AIM OF THE TASK: Every entry in the listing below has to be transcribed exactly.
── RECORDS SHOWN ──
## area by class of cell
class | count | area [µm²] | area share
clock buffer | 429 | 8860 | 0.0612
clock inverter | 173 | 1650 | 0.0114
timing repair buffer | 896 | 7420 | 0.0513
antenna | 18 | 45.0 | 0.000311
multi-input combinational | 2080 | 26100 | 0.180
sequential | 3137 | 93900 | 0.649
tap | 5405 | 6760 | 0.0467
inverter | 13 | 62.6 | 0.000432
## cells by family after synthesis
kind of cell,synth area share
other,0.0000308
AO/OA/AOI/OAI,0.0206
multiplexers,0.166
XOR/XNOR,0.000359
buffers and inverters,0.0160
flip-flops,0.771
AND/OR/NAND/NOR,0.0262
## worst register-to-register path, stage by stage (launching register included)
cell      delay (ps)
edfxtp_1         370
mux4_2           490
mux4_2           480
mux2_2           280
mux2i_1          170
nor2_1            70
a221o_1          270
--- config.mk ---
export PLATFORM = sky130hd
export DESIGN_NAME = apb_lockstep_cmp
export DESIGN_NICKNAME = d
export VERILOG_FILES = /design/src/rtl/apb_lockstep_pkg.sv /design/src/rtl/apb_lockstep_cmp.sv
export SDC_FILE = /design/constraint.sdc
export NUM_CORES = 1
export LEC_CHECK = 0
export CORE_MARGIN = 5
export CORE_UTILIZATION = 22
export DETAILED_ROUTE_END_ITERATION = 10
export GPL_TIMING_DRIVEN = 0
export MAX_ROUTING_LAYER = met4
export PLACE_DENSITY = 0.9
export SLEW_MARGIN = 10
export SYNTH_ARGS = -nofsm -noshare
export SYNTH_HDL_FRONTEND = slang
export SYNTH_SLANG_ARGS = --single-unit
--- constraint.sdc ---
create_clock -name vclk -period 1.9
set_input_delay 0.38 -clock vclk [all_inputs]
set_output_delay 0.38 -clock vclk [all_outputs]
set_load 0.05 [all_outputs]
--- src/rtl/apb_lockstep_pkg.sv ---
// Shared types for the APB lockstep checker: phase encoding and per-DUT field mismatch mask.
package apb_lockstep_pkg;

  typedef enum logic [1:0] {
    IDLE   = 2'd0,
    SETUP  = 2'd1,
    ACCESS = 2'd2
  } phase_e;

  localparam int FIELD_PREADY  = 0;
  localparam int FIELD_PRDATA  = 1;
  localparam int FIELD_PSLVERR = 2;

  typedef logic [2:0] field_mask_t;

endpackage

--- src/rtl/apb_lockstep_cmp.sv ---
// Compares one DUT response channel against the golden channel and reports which fields differ.
module apb_lockstep_cmp
  import apb_lockstep_pkg::*;
#(
  parameter int DATA_WIDTH = 32
) (
  input  logic                  cmp_rdy,
  input  logic                  cmp_data,
  input  logic                  rd,
  input  logic                  gold_pready,
  input  logic [DATA_WIDTH-1:0] gold_prdata,
  input  logic                  gold_pslverr,
  input  logic                  pready,
  input  logic [DATA_WIDTH-1:0] prdata,
  input  logic                  pslverr,
  output logic [2:0]            mask
);

  field_mask_t m;

  always_comb begin
    m                = '0;
    m[FIELD_PREADY]  = cmp_rdy && (pready != gold_pready);
    m[FIELD_PRDATA]  = cmp_data && rd && (prdata != gold_prdata);
    m[FIELD_PSLVERR] = cmp_data && (pslverr != gold_pslverr);
  end

  assign mask = m;

endmodule

# After elaboration in Yosys (flattened, before gate mapping)
# Cells that the tools add are included.
# classes
eq_ne	3
n_reduce_logical	4
# ops
cell	count
$ne 32x32->1	1
$logic_and 1x1->1	4
$ne 1x1->1	2
# totals
wordCells	7
register_bits	0

# Longest topological paths before layout
# depth
depth_word	2
mapped_depth	4
ltp_nobuf	4

# Least setup slack after synthesis
# No wires, ideal clock.
# synth_path
path_type	input to output
startpoint	input prdata[30]
endpoint	output mask[1]
slack_ns	0.117
n_path_buf	0
t_arrival_ns	1.403
cell_stages	4
cell_sequence	xnor2_1 -> nand4_1 -> nor4_1 -> a21oi_1
# synth_via
elab_chain_cells	2
# synth_lines
item	line_no	source
start: declaration	apb_lockstep_cmp.sv:14	input logic [DATA_WIDTH-1:0] prdata,
$ne 32x32->1	apb_lockstep_cmp.sv:24	m[FIELD_PRDATA] = cmp_data && rd && (prdata != gold_prdata);
$logic_and 1x1->1	apb_lockstep_cmp.sv:24	
end: declaration	apb_lockstep_cmp.sv:16	output logic [2:0] mask
# No other way between the ends.

# Final worst setup path
# layout_path
startpoint	input pslverr
endpoint	output mask[2]
# layout_via
elab_chain_cells	2
# layout_lines
item	line_no	source
start: declaration	apb_lockstep_cmp.sv:15	input logic pslverr,
$ne 1x1->1	apb_lockstep_cmp.sv:25	m[FIELD_PSLVERR] = cmp_data && (pslverr != gold_pslverr);
$logic_and 1x1->1	apb_lockstep_cmp.sv:25	
# No other way between the ends.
───
ANSWER TO THIS TASK:
## area by class of cell
class | count | area [µm²] | area share
clock buffer | 429 | 8860 | 0.0612
clock inverter | 173 | 1650 | 0.0114
timing repair buffer | 896 | 7420 | 0.0513
antenna | 18 | 45.0 | 0.000311
multi-input combinational | 2080 | 26100 | 0.180
sequential | 3137 | 93900 | 0.649
tap | 5405 | 6760 | 0.0467
inverter | 13 | 62.6 | 0.000432
## cells by family after synthesis
kind of cell,synth area share
other,0.0000308
AO/OA/AOI/OAI,0.0206
multiplexers,0.166
XOR/XNOR,0.000359
buffers and inverters,0.0160
flip-flops,0.771
AND/OR/NAND/NOR,0.0262
## worst register-to-register path, stage by stage (launching register included)
cell      delay (ps)
edfxtp_1         370
mux4_2           490
mux4_2           480
mux2_2           280
mux2i_1          170
nor2_1            70
a221o_1          270
--- config.mk ---
export PLATFORM = sky130hd
export DESIGN_NAME = apb_lockstep_cmp
export DESIGN_NICKNAME = d
export VERILOG_FILES = /design/src/rtl/apb_lockstep_pkg.sv /design/src/rtl/apb_lockstep_cmp.sv
export SDC_FILE = /design/constraint.sdc
export NUM_CORES = 1
export LEC_CHECK = 0
export CORE_MARGIN = 5
export CORE_UTILIZATION = 22
export DETAILED_ROUTE_END_ITERATION = 10
export GPL_TIMING_DRIVEN = 0
export MAX_ROUTING_LAYER = met4
export PLACE_DENSITY = 0.9
export SLEW_MARGIN = 10
export SYNTH_ARGS = -nofsm -noshare
export SYNTH_HDL_FRONTEND = slang
export SYNTH_SLANG_ARGS = --single-unit
--- constraint.sdc ---
create_clock -name vclk -period 1.9
set_input_delay 0.38 -clock vclk [all_inputs]
set_output_delay 0.38 -clock vclk [all_outputs]
set_load 0.05 [all_outputs]
--- src/rtl/apb_lockstep_pkg.sv ---
// Shared types for the APB lockstep checker: phase encoding and per-DUT field mismatch mask.
package apb_lockstep_pkg;

  typedef enum logic [1:0] {
    IDLE   = 2'd0,
    SETUP  = 2'd1,
    ACCESS = 2'd2
  } phase_e;

  localparam int FIELD_PREADY  = 0;
  localparam int FIELD_PRDATA  = 1;
  localparam int FIELD_PSLVERR = 2;

  typedef logic [2:0] field_mask_t;

endpackage

--- src/rtl/apb_lockstep_cmp.sv ---
// Compares one DUT response channel against the golden channel and reports which fields differ.
module apb_lockstep_cmp
  import apb_lockstep_pkg::*;
#(
  parameter int DATA_WIDTH = 32
) (
  input  logic                  cmp_rdy,
  input  logic                  cmp_data,
  input  logic                  rd,
  input  logic                  gold_pready,
  input  logic [DATA_WIDTH-1:0] gold_prdata,
  input  logic                  gold_pslverr,
  input  logic                  pready,
  input  logic [DATA_WIDTH-1:0] prdata,
  input  logic                  pslverr,
  output logic [2:0]            mask
);

  field_mask_t m;

  always_comb begin
    m                = '0;
    m[FIELD_PREADY]  = cmp_rdy && (pready != gold_pready);
    m[FIELD_PRDATA]  = cmp_data && rd && (prdata != gold_prdata);
    m[FIELD_PSLVERR] = cmp_data && (pslverr != gold_pslverr);
  end

  assign mask = m;

endmodule

# After elaboration in Yosys (flattened, before gate mapping)
# Cells that the tools add are included.
# classes
eq_ne	3
n_reduce_logical	4
# ops
cell	count
$ne 32x32->1	1
$logic_and 1x1->1	4
$ne 1x1->1	2
# totals
wordCells	7
register_bits	0

# Longest topological paths before layout
# depth
depth_word	2
mapped_depth	4
ltp_nobuf	4

# Least setup slack after synthesis
# No wires, ideal clock.
# synth_path
path_type	input to output
startpoint	input prdata[30]
endpoint	output mask[1]
slack_ns	0.117
n_path_buf	0
t_arrival_ns	1.403
cell_stages	4
cell_sequence	xnor2_1 -> nand4_1 -> nor4_1 -> a21oi_1
# synth_via
elab_chain_cells	2
# synth_lines
item	line_no	source
start: declaration	apb_lockstep_cmp.sv:14	input logic [DATA_WIDTH-1:0] prdata,
$ne 32x32->1	apb_lockstep_cmp.sv:24	m[FIELD_PRDATA] = cmp_data && rd && (prdata != gold_prdata);
$logic_and 1x1->1	apb_lockstep_cmp.sv:24	
end: declaration	apb_lockstep_cmp.sv:16	output logic [2:0] mask
# No other way between the ends.

# Final worst setup path
# layout_path
startpoint	input pslverr
endpoint	output mask[2]
# layout_via
elab_chain_cells	2
# layout_lines
item	line_no	source
start: declaration	apb_lockstep_cmp.sv:15	input logic pslverr,
$ne 1x1->1	apb_lockstep_cmp.sv:25	m[FIELD_PSLVERR] = cmp_data && (pslverr != gold_pslverr);
$logic_and 1x1->1	apb_lockstep_cmp.sv:25	
# No other way between the ends.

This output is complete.